Material supplied:

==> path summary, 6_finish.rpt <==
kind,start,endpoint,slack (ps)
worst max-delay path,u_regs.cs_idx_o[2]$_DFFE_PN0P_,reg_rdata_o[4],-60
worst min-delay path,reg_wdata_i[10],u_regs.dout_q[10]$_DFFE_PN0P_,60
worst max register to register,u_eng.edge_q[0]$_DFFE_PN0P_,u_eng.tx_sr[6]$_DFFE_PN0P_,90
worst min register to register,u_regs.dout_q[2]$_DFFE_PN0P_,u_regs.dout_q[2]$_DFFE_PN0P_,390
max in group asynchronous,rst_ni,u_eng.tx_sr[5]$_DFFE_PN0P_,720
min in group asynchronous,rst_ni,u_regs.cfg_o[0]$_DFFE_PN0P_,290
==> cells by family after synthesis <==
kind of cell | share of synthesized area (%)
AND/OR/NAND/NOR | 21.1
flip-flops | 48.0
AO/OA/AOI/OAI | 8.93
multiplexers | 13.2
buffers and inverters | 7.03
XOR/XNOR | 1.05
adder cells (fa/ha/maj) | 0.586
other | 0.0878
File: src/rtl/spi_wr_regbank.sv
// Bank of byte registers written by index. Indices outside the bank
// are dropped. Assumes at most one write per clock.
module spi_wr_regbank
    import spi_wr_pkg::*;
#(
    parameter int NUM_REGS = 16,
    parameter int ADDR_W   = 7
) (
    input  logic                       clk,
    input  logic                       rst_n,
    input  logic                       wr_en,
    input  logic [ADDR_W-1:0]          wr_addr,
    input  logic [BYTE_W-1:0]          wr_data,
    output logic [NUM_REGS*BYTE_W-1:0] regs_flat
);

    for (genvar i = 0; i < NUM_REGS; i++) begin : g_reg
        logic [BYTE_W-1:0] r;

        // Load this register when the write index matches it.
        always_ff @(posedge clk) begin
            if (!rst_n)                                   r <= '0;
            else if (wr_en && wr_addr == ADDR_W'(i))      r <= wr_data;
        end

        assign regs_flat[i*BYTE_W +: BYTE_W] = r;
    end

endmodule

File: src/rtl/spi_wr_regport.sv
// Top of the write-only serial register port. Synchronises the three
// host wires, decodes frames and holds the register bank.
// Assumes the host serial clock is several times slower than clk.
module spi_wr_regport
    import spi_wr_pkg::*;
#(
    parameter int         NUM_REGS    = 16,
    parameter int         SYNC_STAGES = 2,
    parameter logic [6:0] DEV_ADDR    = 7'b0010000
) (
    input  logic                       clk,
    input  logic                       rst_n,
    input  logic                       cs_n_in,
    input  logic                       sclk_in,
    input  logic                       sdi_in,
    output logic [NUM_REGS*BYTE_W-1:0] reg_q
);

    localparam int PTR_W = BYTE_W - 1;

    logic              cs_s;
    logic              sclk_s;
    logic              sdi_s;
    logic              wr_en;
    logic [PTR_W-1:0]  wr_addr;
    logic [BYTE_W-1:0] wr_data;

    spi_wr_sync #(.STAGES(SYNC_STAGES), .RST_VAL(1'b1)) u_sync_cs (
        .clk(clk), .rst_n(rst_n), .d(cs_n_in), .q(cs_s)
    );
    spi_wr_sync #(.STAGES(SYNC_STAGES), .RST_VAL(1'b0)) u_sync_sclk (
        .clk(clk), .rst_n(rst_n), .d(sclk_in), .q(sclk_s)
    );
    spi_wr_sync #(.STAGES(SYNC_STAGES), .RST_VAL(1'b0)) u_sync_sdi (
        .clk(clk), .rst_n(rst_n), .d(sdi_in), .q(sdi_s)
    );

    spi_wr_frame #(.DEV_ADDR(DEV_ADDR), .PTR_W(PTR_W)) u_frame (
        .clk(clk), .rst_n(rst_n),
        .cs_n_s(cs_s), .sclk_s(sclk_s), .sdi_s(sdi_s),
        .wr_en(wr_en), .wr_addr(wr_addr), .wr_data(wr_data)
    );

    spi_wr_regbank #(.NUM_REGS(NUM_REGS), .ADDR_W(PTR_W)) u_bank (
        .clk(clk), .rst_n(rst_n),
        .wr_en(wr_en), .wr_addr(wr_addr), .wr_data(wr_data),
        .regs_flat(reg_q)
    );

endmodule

* * *

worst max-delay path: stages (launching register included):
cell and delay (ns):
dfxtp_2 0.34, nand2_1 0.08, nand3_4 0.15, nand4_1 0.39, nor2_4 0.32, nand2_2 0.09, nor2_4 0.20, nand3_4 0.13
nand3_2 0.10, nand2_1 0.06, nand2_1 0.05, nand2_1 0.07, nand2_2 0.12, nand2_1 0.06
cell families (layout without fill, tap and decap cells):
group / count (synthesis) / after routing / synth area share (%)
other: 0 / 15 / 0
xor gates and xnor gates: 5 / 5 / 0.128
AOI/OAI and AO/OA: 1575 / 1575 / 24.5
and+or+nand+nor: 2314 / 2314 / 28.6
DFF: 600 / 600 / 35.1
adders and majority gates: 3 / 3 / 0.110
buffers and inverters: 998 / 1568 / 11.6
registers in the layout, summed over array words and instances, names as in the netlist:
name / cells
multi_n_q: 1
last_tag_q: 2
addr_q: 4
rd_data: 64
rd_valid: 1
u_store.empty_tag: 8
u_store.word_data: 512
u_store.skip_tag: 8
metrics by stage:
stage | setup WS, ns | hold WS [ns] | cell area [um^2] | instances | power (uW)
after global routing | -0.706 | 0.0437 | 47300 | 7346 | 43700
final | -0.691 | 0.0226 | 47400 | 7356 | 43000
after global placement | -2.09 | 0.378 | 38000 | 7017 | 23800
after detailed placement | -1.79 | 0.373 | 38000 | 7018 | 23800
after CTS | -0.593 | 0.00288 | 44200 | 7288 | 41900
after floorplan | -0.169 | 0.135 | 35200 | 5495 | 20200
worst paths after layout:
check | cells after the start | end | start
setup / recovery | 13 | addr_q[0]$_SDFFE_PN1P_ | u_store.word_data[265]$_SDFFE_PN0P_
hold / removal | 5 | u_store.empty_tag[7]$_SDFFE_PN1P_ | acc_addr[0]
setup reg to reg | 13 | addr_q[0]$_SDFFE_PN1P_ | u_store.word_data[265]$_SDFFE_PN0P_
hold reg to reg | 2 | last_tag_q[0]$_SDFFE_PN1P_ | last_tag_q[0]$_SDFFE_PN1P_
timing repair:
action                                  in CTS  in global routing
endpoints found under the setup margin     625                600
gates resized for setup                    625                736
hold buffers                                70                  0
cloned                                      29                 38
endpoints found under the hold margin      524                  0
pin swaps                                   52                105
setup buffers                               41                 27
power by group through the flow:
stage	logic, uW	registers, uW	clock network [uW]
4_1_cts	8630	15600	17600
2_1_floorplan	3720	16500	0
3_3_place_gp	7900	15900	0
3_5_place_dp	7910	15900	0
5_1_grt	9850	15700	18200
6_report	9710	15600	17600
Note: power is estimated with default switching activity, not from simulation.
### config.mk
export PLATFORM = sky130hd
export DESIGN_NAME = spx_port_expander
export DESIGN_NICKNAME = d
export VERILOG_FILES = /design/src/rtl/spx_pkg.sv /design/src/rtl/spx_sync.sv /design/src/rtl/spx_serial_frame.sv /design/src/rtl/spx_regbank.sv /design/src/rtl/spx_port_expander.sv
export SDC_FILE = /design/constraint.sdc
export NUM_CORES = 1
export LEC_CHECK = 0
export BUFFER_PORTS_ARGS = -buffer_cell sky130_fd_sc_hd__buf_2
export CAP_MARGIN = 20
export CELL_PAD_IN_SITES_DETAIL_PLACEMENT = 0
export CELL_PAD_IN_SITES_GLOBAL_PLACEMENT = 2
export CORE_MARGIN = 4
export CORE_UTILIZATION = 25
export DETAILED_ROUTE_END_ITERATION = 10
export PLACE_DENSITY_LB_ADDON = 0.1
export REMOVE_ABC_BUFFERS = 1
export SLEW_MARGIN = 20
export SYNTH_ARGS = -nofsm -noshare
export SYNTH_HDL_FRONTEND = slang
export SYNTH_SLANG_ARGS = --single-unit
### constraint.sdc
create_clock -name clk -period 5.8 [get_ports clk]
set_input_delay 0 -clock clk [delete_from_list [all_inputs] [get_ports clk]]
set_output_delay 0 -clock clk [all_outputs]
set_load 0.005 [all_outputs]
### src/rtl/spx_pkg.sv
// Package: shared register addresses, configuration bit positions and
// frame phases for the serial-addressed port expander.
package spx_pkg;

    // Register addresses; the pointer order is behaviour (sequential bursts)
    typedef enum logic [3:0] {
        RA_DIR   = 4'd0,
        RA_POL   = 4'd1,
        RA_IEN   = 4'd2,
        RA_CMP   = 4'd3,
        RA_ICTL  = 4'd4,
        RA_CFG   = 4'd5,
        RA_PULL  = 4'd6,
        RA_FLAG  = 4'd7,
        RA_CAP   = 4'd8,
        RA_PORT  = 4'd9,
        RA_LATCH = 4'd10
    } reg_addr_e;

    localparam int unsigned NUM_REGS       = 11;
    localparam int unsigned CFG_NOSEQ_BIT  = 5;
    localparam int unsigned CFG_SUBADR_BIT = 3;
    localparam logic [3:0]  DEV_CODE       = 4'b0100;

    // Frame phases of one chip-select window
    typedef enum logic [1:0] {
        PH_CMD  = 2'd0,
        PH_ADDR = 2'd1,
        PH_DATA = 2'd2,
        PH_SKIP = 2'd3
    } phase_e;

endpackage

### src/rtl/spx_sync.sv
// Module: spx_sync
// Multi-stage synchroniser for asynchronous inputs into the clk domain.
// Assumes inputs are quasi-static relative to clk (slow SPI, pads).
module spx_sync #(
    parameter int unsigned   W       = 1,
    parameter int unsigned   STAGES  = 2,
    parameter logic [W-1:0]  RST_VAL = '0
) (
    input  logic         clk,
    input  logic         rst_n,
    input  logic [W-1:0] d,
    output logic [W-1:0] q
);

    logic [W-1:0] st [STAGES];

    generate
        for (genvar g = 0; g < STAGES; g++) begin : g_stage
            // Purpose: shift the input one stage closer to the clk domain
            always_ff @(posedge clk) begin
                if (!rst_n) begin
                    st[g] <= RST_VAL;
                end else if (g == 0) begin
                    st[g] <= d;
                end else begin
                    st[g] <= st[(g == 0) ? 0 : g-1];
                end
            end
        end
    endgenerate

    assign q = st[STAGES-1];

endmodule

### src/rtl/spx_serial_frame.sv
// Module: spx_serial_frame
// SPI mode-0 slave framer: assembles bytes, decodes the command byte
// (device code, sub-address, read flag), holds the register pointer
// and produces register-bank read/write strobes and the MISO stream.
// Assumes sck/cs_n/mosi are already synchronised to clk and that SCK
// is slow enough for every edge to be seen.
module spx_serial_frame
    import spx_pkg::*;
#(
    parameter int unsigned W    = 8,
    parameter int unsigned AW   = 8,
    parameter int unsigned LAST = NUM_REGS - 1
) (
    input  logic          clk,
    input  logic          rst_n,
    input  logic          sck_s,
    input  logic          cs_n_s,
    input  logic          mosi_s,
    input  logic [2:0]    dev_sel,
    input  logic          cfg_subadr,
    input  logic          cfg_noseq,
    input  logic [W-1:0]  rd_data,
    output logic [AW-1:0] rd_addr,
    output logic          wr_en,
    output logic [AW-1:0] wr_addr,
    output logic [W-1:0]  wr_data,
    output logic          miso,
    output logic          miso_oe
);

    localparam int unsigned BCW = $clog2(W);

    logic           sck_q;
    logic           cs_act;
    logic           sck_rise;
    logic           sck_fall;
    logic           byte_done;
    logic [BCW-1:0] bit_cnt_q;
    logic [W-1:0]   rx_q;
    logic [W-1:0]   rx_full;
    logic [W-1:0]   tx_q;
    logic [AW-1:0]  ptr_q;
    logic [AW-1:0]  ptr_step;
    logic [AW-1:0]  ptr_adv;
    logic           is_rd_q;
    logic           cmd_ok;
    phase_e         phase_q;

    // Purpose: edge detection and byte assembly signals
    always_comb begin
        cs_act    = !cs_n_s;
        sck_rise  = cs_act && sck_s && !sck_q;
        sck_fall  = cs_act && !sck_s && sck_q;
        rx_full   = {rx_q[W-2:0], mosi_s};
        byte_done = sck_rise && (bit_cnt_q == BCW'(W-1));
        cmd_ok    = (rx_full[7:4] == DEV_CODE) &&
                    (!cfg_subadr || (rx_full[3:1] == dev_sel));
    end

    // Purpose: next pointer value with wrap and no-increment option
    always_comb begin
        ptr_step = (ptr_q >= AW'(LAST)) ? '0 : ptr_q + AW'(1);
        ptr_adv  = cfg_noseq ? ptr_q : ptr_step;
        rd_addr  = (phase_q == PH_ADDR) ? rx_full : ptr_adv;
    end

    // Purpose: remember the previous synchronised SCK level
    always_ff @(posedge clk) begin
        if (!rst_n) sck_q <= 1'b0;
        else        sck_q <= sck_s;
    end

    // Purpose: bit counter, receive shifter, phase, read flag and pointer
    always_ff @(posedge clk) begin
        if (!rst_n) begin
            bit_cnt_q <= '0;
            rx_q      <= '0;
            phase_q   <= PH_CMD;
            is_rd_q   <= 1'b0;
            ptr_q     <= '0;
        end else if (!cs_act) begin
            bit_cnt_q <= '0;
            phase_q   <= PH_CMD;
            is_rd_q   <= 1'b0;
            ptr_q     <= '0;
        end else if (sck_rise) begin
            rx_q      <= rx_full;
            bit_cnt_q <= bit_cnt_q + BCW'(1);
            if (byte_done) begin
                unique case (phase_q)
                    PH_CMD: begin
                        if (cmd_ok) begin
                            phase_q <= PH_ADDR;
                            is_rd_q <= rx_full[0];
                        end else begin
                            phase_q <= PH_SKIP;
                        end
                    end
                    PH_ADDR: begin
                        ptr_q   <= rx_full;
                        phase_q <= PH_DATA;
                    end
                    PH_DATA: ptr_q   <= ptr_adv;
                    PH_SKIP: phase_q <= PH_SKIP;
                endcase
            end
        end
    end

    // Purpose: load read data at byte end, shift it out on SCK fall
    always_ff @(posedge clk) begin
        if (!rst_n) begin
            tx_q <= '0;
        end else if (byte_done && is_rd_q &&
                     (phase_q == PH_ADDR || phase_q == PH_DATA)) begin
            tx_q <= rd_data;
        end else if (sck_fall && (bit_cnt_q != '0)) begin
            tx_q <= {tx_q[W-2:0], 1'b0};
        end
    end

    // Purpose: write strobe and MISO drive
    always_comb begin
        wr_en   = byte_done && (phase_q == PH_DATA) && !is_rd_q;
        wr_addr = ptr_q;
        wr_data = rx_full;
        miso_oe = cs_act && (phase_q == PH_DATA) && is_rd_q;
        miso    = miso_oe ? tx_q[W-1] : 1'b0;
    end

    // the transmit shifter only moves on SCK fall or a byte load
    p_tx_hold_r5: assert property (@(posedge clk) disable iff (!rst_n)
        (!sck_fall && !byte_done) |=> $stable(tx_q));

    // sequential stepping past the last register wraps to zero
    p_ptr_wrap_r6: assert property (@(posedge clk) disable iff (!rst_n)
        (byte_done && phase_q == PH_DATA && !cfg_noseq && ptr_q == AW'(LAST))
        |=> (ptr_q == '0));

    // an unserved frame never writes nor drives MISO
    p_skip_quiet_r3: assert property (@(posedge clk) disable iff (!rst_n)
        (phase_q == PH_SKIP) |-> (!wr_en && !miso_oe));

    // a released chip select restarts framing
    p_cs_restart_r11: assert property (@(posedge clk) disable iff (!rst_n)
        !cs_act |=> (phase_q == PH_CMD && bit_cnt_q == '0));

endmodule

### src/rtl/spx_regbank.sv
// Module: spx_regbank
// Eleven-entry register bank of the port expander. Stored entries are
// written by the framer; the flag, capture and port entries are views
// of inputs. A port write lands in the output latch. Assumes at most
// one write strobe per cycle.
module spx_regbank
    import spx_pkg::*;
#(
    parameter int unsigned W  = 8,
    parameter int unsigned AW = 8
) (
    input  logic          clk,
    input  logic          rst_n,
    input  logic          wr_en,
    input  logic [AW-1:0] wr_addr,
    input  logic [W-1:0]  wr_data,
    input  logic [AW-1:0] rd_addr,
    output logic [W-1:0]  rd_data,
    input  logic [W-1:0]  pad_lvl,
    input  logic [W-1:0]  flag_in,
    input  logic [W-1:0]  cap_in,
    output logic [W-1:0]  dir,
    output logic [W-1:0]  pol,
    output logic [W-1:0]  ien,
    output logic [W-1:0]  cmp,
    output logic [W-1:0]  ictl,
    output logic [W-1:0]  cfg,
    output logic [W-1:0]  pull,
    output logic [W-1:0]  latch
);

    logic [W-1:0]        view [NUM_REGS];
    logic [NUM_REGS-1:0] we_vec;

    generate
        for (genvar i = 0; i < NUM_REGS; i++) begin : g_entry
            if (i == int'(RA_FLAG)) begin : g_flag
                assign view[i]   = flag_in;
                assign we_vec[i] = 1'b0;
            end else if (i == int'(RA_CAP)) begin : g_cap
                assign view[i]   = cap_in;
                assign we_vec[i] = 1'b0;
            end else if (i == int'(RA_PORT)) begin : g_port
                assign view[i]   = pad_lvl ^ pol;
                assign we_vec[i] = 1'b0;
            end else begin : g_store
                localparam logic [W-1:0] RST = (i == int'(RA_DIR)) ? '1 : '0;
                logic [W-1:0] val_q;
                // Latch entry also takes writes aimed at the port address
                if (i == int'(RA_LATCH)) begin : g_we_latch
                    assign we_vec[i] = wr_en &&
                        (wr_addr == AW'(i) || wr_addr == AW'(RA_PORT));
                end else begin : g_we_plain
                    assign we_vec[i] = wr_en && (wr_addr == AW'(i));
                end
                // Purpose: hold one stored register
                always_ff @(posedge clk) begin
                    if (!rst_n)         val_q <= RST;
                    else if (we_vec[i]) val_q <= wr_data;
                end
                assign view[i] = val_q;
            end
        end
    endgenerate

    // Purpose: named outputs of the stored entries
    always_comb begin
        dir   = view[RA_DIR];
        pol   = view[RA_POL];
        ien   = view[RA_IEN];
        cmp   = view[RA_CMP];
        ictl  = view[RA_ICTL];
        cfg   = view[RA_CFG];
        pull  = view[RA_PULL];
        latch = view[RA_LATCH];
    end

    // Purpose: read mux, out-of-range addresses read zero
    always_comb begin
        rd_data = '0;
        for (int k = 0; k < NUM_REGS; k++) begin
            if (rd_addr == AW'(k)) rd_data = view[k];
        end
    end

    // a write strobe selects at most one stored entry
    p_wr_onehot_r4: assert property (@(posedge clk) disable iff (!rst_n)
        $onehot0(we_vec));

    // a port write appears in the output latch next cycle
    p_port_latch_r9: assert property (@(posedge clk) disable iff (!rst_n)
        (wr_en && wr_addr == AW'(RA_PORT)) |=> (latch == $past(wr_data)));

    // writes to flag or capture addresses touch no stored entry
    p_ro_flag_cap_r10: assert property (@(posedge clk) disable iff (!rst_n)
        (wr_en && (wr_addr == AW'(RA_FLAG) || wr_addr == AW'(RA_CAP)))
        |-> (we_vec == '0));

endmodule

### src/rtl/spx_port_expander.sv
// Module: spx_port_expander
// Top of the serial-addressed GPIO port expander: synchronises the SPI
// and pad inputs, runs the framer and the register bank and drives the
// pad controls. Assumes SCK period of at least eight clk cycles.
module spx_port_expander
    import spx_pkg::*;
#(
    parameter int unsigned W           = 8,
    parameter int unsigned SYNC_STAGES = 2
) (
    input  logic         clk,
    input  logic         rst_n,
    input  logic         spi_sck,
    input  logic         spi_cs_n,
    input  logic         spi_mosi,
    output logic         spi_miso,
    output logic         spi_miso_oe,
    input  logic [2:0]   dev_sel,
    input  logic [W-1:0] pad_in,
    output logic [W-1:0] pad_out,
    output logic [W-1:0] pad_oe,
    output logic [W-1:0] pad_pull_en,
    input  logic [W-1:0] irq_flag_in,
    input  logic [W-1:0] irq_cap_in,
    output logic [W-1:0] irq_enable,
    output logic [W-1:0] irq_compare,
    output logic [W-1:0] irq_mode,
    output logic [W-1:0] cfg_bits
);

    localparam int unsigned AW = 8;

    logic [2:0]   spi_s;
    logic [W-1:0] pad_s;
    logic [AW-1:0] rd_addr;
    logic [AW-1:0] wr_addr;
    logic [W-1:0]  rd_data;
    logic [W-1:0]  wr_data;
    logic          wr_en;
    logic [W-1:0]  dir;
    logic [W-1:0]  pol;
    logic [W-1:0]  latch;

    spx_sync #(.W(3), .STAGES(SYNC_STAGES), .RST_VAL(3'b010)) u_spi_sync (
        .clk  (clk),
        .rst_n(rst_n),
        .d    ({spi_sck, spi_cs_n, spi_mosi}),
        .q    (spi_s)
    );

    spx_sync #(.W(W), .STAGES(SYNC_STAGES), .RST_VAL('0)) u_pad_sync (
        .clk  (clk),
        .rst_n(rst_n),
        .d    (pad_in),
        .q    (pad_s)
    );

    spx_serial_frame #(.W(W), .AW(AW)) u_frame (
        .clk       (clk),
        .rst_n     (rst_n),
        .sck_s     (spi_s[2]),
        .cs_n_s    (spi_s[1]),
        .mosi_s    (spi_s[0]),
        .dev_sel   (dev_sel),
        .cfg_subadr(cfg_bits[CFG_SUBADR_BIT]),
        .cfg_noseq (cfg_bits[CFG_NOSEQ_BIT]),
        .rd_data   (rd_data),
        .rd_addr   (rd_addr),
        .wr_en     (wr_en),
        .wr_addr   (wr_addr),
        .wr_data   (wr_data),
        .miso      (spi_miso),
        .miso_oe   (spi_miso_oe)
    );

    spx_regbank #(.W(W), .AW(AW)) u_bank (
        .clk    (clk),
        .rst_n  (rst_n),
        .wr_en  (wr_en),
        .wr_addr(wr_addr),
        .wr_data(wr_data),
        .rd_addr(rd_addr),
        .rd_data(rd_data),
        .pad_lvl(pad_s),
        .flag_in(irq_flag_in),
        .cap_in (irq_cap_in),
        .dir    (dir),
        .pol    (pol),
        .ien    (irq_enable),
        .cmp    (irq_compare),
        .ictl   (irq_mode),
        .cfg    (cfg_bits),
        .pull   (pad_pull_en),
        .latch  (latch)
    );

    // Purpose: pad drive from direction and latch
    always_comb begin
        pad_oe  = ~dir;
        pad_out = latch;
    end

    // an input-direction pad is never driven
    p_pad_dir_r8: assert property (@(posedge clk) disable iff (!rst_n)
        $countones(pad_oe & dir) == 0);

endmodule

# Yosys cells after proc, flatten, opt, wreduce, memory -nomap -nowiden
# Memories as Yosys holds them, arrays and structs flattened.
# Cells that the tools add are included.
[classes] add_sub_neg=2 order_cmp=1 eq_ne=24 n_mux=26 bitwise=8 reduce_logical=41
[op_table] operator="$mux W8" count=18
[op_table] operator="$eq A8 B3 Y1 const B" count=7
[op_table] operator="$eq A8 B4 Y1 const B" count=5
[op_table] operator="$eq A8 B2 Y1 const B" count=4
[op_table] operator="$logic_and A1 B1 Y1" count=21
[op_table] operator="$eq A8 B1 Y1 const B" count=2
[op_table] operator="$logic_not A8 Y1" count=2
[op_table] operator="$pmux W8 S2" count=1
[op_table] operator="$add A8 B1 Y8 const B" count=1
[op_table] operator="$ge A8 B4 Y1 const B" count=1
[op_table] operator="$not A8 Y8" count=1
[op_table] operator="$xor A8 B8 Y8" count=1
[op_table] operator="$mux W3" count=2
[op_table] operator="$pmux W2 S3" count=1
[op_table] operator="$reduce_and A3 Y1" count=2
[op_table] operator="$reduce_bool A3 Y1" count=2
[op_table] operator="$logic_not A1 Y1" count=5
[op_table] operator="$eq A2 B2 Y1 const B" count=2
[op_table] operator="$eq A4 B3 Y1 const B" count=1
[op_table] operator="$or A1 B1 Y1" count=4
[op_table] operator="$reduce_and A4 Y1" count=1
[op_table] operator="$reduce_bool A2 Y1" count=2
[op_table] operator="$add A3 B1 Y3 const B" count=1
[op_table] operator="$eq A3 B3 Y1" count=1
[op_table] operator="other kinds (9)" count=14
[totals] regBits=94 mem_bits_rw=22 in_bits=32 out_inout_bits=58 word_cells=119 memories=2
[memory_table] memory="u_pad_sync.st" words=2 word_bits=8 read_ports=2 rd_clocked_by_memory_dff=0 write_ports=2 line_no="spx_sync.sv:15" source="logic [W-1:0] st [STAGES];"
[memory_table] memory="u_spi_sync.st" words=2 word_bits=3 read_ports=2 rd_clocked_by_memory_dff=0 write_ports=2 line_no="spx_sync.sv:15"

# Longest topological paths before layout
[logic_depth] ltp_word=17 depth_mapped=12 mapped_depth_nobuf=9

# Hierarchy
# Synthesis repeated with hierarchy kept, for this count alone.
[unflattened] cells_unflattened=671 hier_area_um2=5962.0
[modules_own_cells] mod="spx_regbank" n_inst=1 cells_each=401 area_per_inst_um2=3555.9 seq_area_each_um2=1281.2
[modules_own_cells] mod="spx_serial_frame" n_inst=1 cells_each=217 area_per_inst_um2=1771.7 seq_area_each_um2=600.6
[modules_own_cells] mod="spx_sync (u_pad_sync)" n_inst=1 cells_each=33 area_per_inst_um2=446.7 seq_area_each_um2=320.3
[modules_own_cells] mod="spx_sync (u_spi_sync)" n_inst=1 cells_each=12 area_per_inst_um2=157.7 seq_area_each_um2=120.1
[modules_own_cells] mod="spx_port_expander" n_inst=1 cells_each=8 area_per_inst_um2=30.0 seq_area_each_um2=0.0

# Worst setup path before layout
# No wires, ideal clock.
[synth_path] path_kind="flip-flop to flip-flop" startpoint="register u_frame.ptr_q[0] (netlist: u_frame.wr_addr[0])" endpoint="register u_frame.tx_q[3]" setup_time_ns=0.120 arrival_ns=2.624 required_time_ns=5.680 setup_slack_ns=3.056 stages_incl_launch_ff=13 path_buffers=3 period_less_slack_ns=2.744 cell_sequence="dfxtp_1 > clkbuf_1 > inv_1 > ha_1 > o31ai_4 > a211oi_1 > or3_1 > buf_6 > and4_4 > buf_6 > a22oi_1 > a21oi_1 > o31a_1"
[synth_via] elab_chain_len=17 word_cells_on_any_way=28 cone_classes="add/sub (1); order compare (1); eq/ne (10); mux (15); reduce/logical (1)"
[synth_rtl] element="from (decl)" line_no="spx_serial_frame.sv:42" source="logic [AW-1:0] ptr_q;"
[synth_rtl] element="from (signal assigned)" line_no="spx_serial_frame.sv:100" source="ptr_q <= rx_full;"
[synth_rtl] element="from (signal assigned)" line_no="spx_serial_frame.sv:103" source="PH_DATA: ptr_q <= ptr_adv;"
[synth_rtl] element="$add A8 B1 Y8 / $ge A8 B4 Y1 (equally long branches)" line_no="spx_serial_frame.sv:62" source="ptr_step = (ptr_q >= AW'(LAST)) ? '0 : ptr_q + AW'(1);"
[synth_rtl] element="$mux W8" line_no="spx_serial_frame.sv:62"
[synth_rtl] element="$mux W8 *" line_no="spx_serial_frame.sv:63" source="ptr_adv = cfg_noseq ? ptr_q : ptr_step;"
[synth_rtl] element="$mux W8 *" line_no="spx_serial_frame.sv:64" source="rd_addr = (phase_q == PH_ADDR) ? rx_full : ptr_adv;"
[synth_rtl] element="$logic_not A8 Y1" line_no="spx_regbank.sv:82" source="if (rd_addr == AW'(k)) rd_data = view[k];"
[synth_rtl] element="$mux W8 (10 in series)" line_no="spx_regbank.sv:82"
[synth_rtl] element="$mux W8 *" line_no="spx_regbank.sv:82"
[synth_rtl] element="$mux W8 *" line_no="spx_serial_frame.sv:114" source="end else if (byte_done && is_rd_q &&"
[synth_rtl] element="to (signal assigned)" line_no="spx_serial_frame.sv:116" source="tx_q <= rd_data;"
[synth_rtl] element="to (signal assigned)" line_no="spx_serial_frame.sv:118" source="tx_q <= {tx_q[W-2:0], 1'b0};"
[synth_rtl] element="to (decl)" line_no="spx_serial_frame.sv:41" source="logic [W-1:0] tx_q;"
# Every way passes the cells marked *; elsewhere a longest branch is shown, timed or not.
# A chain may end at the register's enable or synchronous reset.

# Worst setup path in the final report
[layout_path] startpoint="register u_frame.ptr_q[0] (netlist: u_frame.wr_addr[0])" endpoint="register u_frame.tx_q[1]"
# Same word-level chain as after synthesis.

Problem statement: Copy out, exactly and alone, the lines of the entries above between the ones holding "path summary, 6_finish.rpt" and "adder cells (fa/ha/maj) | 0.586", inclusive.

Written solution:
==> path summary, 6_finish.rpt <==
kind,start,endpoint,slack (ps)
worst max-delay path,u_regs.cs_idx_o[2]$_DFFE_PN0P_,reg_rdata_o[4],-60
worst min-delay path,reg_wdata_i[10],u_regs.dout_q[10]$_DFFE_PN0P_,60
worst max register to register,u_eng.edge_q[0]$_DFFE_PN0P_,u_eng.tx_sr[6]$_DFFE_PN0P_,90
worst min register to register,u_regs.dout_q[2]$_DFFE_PN0P_,u_regs.dout_q[2]$_DFFE_PN0P_,390
max in group asynchronous,rst_ni,u_eng.tx_sr[5]$_DFFE_PN0P_,720
min in group asynchronous,rst_ni,u_regs.cfg_o[0]$_DFFE_PN0P_,290
==> cells by family after synthesis <==
kind of cell | share of synthesized area (%)
AND/OR/NAND/NOR | 21.1
flip-flops | 48.0
AO/OA/AOI/OAI | 8.93
multiplexers | 13.2
buffers and inverters | 7.03
XOR/XNOR | 1.05
adder cells (fa/ha/maj) | 0.586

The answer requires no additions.